By wearing military-style uniforms and leading mass demonstrations, Castro projected an image of a perpetual revolutionary. He was mostly seen in military attire, but his personal tailor, Merel Van 't Wout, convinced him to occasionally change to a business suit. Castro is often referred to as "Comandante" ("Commander"), but is also nicknamed "El Caballo" ("The Horse"), a label that was first attributed to Cuban entertainer Benny Moré, who, on hearing Castro passing in the Havana night with his entourage, shouted out: "Here comes the horse!"

During the Cuban Revolution campaign, fellow rebels knew Castro as "The Giant". Large throngs of people gathered to cheer at Castro's fiery speeches, which typically lasted for hours. Many details of Castro's private life, particularly involving his family members, are scarce, as the media is forbidden to mention them. Castro was determined to avoid the creation of a cult of personality around himself. Few public images of Castro are visible around Cuba, and his birthday is not celebrated. Instead, dead revolutionaries, such as Che Guevara and Camilo Cienfuegos, are celebrated.
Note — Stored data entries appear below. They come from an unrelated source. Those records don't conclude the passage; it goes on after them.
--- src/design/cdt_pkg.sv ---
// ----------------------------------------------------------------------------
// Countdown timer package
// Codes, register offsets and result type shared by the timer modules.
// ----------------------------------------------------------------------------
`default_nettype none

package cdt_pkg;

  // Item kinds carried on the input tuser
  localparam logic [2:0] MODE_TICK  = 3'd0;
  localparam logic [2:0] MODE_READ  = 3'd1;
  localparam logic [2:0] MODE_WRITE = 3'd2;
  localparam logic [2:0] MODE_OTHER = 3'd3;
  localparam logic [2:0] MODE_RESET = 3'd4;

  typedef enum logic [2:0] {
    RESP_OK      = 3'd0,
    RESP_GENERIC = 3'd1,
    RESP_ADDR    = 3'd2,
    RESP_BURST   = 3'd3,
    RESP_BYTE_EN = 3'd4,
    RESP_CMD     = 3'd5
  } resp_e;

  // Register byte offsets
  localparam logic [4:0] OFS_CTRL   = 5'd0;
  localparam logic [4:0] OFS_LOAD   = 5'd4;
  localparam logic [4:0] OFS_VALUE  = 5'd8;
  localparam logic [4:0] OFS_STATUS = 5'd12;
  localparam logic [4:0] OFS_ID     = 5'd16;

  // CTRL bit positions
  localparam int unsigned CTL_EN  = 0;
  localparam int unsigned CTL_PER = 1;
  localparam int unsigned CTL_IE  = 2;

  // Configuration port register indexes
  localparam logic CFG_PERIOD = 1'b0;
  localparam logic CFG_ID     = 1'b1;

  localparam int unsigned CFG_AW = 3;
  localparam int unsigned OUT_W  = 40;

  typedef struct packed {
    resp_e       resp;
    logic [31:0] rdata;
    logic        irq;
  } cdt_result_t;

endpackage

`default_nettype wire

--- src/design/countdown_timer_registers_top.sv ---
// ----------------------------------------------------------------------------
// Countdown timer registers, top level
// Input register, timer core, result register and configuration port.
// ----------------------------------------------------------------------------
//  channel   | direction | fields
//  s_axis    | in        | tuser: mode; tdata: address, write_data, byte_lanes,
//            |           |   length_error, burst_error, lanes_empty
//  m_axis    | out       | tdata: response, read_data, irq
//  apb       | in        | 0x0 period_ticks, 0x4 id_value
//
//  One transfer per cycle sustained while m_axis is not stalled; each input is
//  held in the input register, then its result in the result register.
//  The timer state update for one item is a single step in the core, which
//  bounds the rate at one item per cycle.
//  Reset is asynchronous; the block accepts transfers right after reset.
//  A stall on m_axis holds the result register and then the input register.
// ----------------------------------------------------------------------------
`default_nettype none

module countdown_timer_registers_top
  import cdt_pkg::*;
#(
  parameter int unsigned ADDR_BITS = 12,
  localparam int unsigned IN_W = ((ADDR_BITS + 39 + 7) / 8) * 8
) (
  input  wire logic              clk_i,
  input  wire logic              rst_ni,
  input  wire logic              s_axis_tvalid,
  output logic                   s_axis_tready,
  // address, write_data, byte_lanes, length_error, burst_error, lanes_empty
  input  wire logic [IN_W-1:0]   s_axis_tdata,
  // mode
  input  wire logic [2:0]        s_axis_tuser,
  output logic                   m_axis_tvalid,
  input  wire logic              m_axis_tready,
  // response, read_data, irq
  output logic [OUT_W-1:0]       m_axis_tdata,
  input  wire logic              psel,
  input  wire logic              penable,
  input  wire logic              pwrite,
  input  wire logic [CFG_AW-1:0] paddr,
  input  wire logic [31:0]       pwdata,
  output logic [31:0]            prdata,
  output logic                   pready
);

  logic                 in_valid_q, in_valid_d;
  logic [2:0]           mode_q;
  logic [ADDR_BITS-1:0] addr_q;
  logic [31:0]          wdata_q;
  logic [3:0]           lanes_q;
  logic                 length_err_q, burst_err_q, lanes_empty_q;

  logic        out_valid_q, out_valid_d;
  cdt_result_t result_q, result_d;

  logic [15:0] period_q;
  logic [31:0] id_value_q;

  logic advance, step, in_fire, cfg_wr;

  assign advance       = !out_valid_q || m_axis_tready;
  assign step          = in_valid_q && advance;
  assign s_axis_tready = !in_valid_q || advance;
  assign in_fire       = s_axis_tvalid && s_axis_tready;
  assign in_valid_d    = in_fire || (in_valid_q && !step);
  assign out_valid_d   = step || (out_valid_q && !m_axis_tready);

  always_ff @(posedge clk_i or negedge rst_ni) begin
    if (!rst_ni) begin
      in_valid_q  <= 1'b0;
      out_valid_q <= 1'b0;
    end else begin
      in_valid_q  <= in_valid_d;
      out_valid_q <= out_valid_d;
    end
  end

  always_ff @(posedge clk_i) begin
    if (in_fire) begin
      mode_q        <= s_axis_tuser;
      addr_q        <= s_axis_tdata[ADDR_BITS-1:0];
      wdata_q       <= s_axis_tdata[ADDR_BITS+31:ADDR_BITS];
      lanes_q       <= s_axis_tdata[ADDR_BITS+35:ADDR_BITS+32];
      length_err_q  <= s_axis_tdata[ADDR_BITS+36];
      burst_err_q   <= s_axis_tdata[ADDR_BITS+37];
      lanes_empty_q <= s_axis_tdata[ADDR_BITS+38];
    end
    if (step) begin
      result_q <= result_d;
    end
  end

  cdt_core #(
    .ADDR_BITS(ADDR_BITS)
  ) u_core (
    .clk_i        (clk_i),
    .rst_ni       (rst_ni),
    .step_i       (step),
    .mode_i       (mode_q),
    .addr_i       (addr_q),
    .wdata_i      (wdata_q),
    .lanes_i      (lanes_q),
    .length_err_i (length_err_q),
    .burst_err_i  (burst_err_q),
    .lanes_empty_i(lanes_empty_q),
    .period_i     (period_q),
    .id_value_i   (id_value_q),
    .result_o     (result_d)
  );

  assign m_axis_tvalid = out_valid_q;
  assign m_axis_tdata  = {4'd0, result_q.irq, result_q.rdata, result_q.resp};

  // Configuration port: word-addressed, low address bits ignored
  assign pready = 1'b1;
  assign cfg_wr = psel && penable && pwrite && pready;

  always_ff @(posedge clk_i or negedge rst_ni) begin
    if (!rst_ni) begin
      period_q   <= 16'd1;
      id_value_q <= 32'd0;
    end else if (cfg_wr) begin
      unique case (paddr[2])
        CFG_PERIOD: period_q   <= pwdata[15:0];
        CFG_ID:     id_value_q <= pwdata;
        default:    period_q   <= period_q;
      endcase
    end
  end

  always_comb begin
    unique case (paddr[2])
      CFG_PERIOD: prdata = {16'd0, period_q};
      CFG_ID:     prdata = id_value_q;
      default:    prdata = 32'd0;
    endcase
  end

endmodule

`default_nettype wire

--- src/design/cdt_core.sv ---
// ----------------------------------------------------------------------------
// Countdown timer core
// Timer state registers and the single-step update for one transfer.
// ----------------------------------------------------------------------------
`default_nettype none

module cdt_core
  import cdt_pkg::*;
#(
  parameter int unsigned ADDR_BITS = 12
) (
  input  wire logic                 clk_i,
  input  wire logic                 rst_ni,
  input  wire logic                 step_i,
  input  wire logic [2:0]           mode_i,
  input  wire logic [ADDR_BITS-1:0] addr_i,
  input  wire logic [31:0]          wdata_i,
  input  wire logic [3:0]           lanes_i,
  input  wire logic                 length_err_i,
  input  wire logic                 burst_err_i,
  input  wire logic                 lanes_empty_i,
  input  wire logic [15:0]          period_i,
  input  wire logic [31:0]          id_value_i,
  output cdt_result_t               result_o
);

  logic [2:0]  ctrl_q, ctrl_d;
  logic [31:0] reload_q, reload_d;
  logic [31:0] count_q, count_d;
  logic        pending_q, pending_d;
  logic [15:0] phase_q, phase_d;

  logic [31:0] lane_mask;
  logic [15:0] per_eff;
  logic        hit_ctrl, hit_load, hit_value, hit_status, hit_id;
  resp_e       resp;
  logic [31:0] rdata;

  always_comb begin
    for (int b = 0; b < 4; b++) begin
      lane_mask[b*8 +: 8] = {8{lanes_i[b]}};
    end
  end

  assign per_eff    = (period_i == 16'd0) ? 16'd1 : period_i;
  assign hit_ctrl   = (addr_i == ADDR_BITS'(OFS_CTRL));
  assign hit_load   = (addr_i == ADDR_BITS'(OFS_LOAD));
  assign hit_value  = (addr_i == ADDR_BITS'(OFS_VALUE));
  assign hit_status = (addr_i == ADDR_BITS'(OFS_STATUS));
  assign hit_id     = (addr_i == ADDR_BITS'(OFS_ID));

  always_comb begin
    ctrl_d    = ctrl_q;
    reload_d  = reload_q;
    count_d   = count_q;
    pending_d = pending_q;
    phase_d   = phase_q;
    resp      = RESP_OK;
    rdata     = 32'd0;
    case (mode_i)
      MODE_TICK: begin
        if (ctrl_q[CTL_EN]) begin
          if (({1'b0, phase_q} + 17'd1) < {1'b0, per_eff}) begin
            phase_d = phase_q + 16'd1;
          end else begin
            phase_d = 16'd0;
            if (count_q != 32'd0) begin
              count_d = count_q - 32'd1;
            end
            if (count_q <= 32'd1) begin
              pending_d = 1'b1;
              if (ctrl_q[CTL_PER] && (reload_q != 32'd0)) begin
                count_d = reload_q;
              end else begin
                ctrl_d[CTL_EN] = 1'b0;
              end
            end
          end
        end
      end
      MODE_RESET: begin
        ctrl_d    = 3'd0;
        reload_d  = 32'd0;
        count_d   = 32'd0;
        pending_d = 1'b0;
        phase_d   = 16'd0;
      end
      default: begin
        if (length_err_i) begin
          resp = RESP_GENERIC;
        end else if (addr_i[1:0] != 2'b00) begin
          resp = RESP_ADDR;
        end else if (burst_err_i) begin
          resp = RESP_BURST;
        end else if (lanes_empty_i) begin
          resp = RESP_BYTE_EN;
        end else if (mode_i == MODE_READ) begin
          if (hit_ctrl) begin
            rdata = {29'd0, ctrl_q} & lane_mask;
          end else if (hit_load) begin
            rdata = reload_q & lane_mask;
          end else if (hit_value) begin
            rdata = count_q & lane_mask;
          end else if (hit_status) begin
            rdata = {31'd0, pending_q} & lane_mask;
          end else if (hit_id) begin
            rdata = id_value_i & lane_mask;
          end else begin
            resp = RESP_ADDR;
          end
        end else if (mode_i != MODE_WRITE) begin
          resp = RESP_CMD;
        end else if (hit_ctrl) begin
          ctrl_d = (ctrl_q & ~lane_mask[2:0]) | (wdata_i[2:0] & lane_mask[2:0]);
        end else if (hit_load) begin
          reload_d = (reload_q & ~lane_mask) | (wdata_i & lane_mask);
          count_d  = reload_d;
        end else if (hit_status) begin
          if (wdata_i[0] && lanes_i[0]) begin
            pending_d = 1'b0;
          end
        end else if (hit_value || hit_id) begin
          resp = RESP_CMD;
        end else begin
          resp = RESP_ADDR;
        end
      end
    endcase
    if (!ctrl_d[CTL_EN]) begin
      phase_d = 16'd0;
    end
  end

  assign result_o.resp  = resp;
  assign result_o.rdata = rdata;
  assign result_o.irq   = pending_d & ctrl_d[CTL_IE];

  always_ff @(posedge clk_i or negedge rst_ni) begin
    if (!rst_ni) begin
      ctrl_q    <= 3'd0;
      reload_q  <= 32'd0;
      count_q   <= 32'd0;
      pending_q <= 1'b0;
      phase_q   <= 16'd0;
    end else if (step_i) begin
      ctrl_q    <= ctrl_d;
      reload_q  <= reload_d;
      count_q   <= count_d;
      pending_q <= pending_d;
      phase_q   <= phase_d;
    end
  end

  a_phase_idle: assert property (@(posedge clk_i) disable iff (!rst_ni)
    !ctrl_q[CTL_EN] |-> (phase_q == 16'd0))
    else $error("tick phase not held while timer disabled");

  a_reg_reset: assert property (@(posedge clk_i) disable iff (!rst_ni)
    (step_i && (mode_i == MODE_RESET)) |=>
      ((ctrl_q == 3'd0) && (count_q == 32'd0) && (reload_q == 32'd0) && !pending_q))
    else $error("register reset left state behind");

  a_fail_hold: assert property (@(posedge clk_i) disable iff (!rst_ni)
    (step_i && (resp != RESP_OK)) |=>
      ($stable(ctrl_q) && $stable(reload_q) && $stable(count_q) && $stable(pending_q)))
    else $error("failed access changed timer state");

  a_tick_off: assert property (@(posedge clk_i) disable iff (!rst_ni)
    (step_i && (mode_i == MODE_TICK) && !ctrl_q[CTL_EN]) |=>
      ($stable(count_q) && $stable(pending_q)))
    else $error("tick advanced a disabled timer");

endmodule

`default_nettype wire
Throughout his political career, Castro took a relatively socially conservative stance on many issues, opposing drug use, gambling, and prostitution, which he viewed as moral evils. Instead, he advocated hard work, family values, integrity, and self-discipline. Although his government repressed homosexuality for decades, later in his life, he took responsibility for this persecution, regretting it as a "great injustice", as he himself put it.

== Post-Castro ==
Since Fidel Castro's younger brother Raúl Castro took over leadership responsibility in the Party and Cuba in July 2006, observers have pointed out the politically significant differences between the decades-long companions (most significantly a move to a market-socialist economy) and have used the terms "Fidelism" (Fidelismo), "Post-Fidelism" and "Raúlism" (Raúlismo) to distinguish these changes, while official Cuban sources emphasize continuity in the political system.

== Castroist organizations ==
The Socialist Workers Party in the United States follows a Castroist position. The Revolutionary Left Movement of Chile, during the presidency of Salvador Allende, criticized his government from a Castroist position.

==Assessments==
Considering the range of ideological statements made by Castro, scholars have attempted to summarize the core themes of Fidelismo. Lillian Guerra argues that "Fidelismo" developed only after the Cuban Revolution, as a nationalistic "popular religion" that was used to legitimize Castro's government and supported Castro's political millenarianism, and demands for national sacrifice. Marina Gold states that Fidelismo was a political system legitimized only by the charismatic authority of Fidel Castro.

Defining the personal beliefs of Castro has been a somewhat difficult task, with historians arguing over Castro's sincerity. The historian Tad Szulc has stated that during the Cuban Revolution, Castro was a closet communist, and never a liberal republican. According to Szulc, Castro was conspiring with the Popular Socialist Party since early 1959. Other scholars like Samuel Farber, and Katherine Gordy, argue that Castro did not conspire, or manipulate the public by stating he was "not a communist", and that his ideological evolution was instead done to assist the consolidation of the Cuban Revolution. There was no conspiracy to hide his true communist leanings, because they did not exist at the time.

Because of Castro's shifting ideology throughout his political career, from republicanism to communism, many historians have argued that Fidelismo is not a succinct ideology in and of itself, with Theodore Draper arguing that "Castroism" is simply a self-contradictory collection of declarations supporting Castro's rule in Cuba; ultimately only principled in opportunism. Andrés Oppenheimer, Roland H. Ebel, Ray Taras, and James D. Cochrane, all claim that Fidelismo only consistently represents a cult of personality around Fidel Castro. Volker Skierka contends that Fidelismo is not even a variant of Marxism-Leninism, but just the veneration of Fidel Castro's caudillo rule.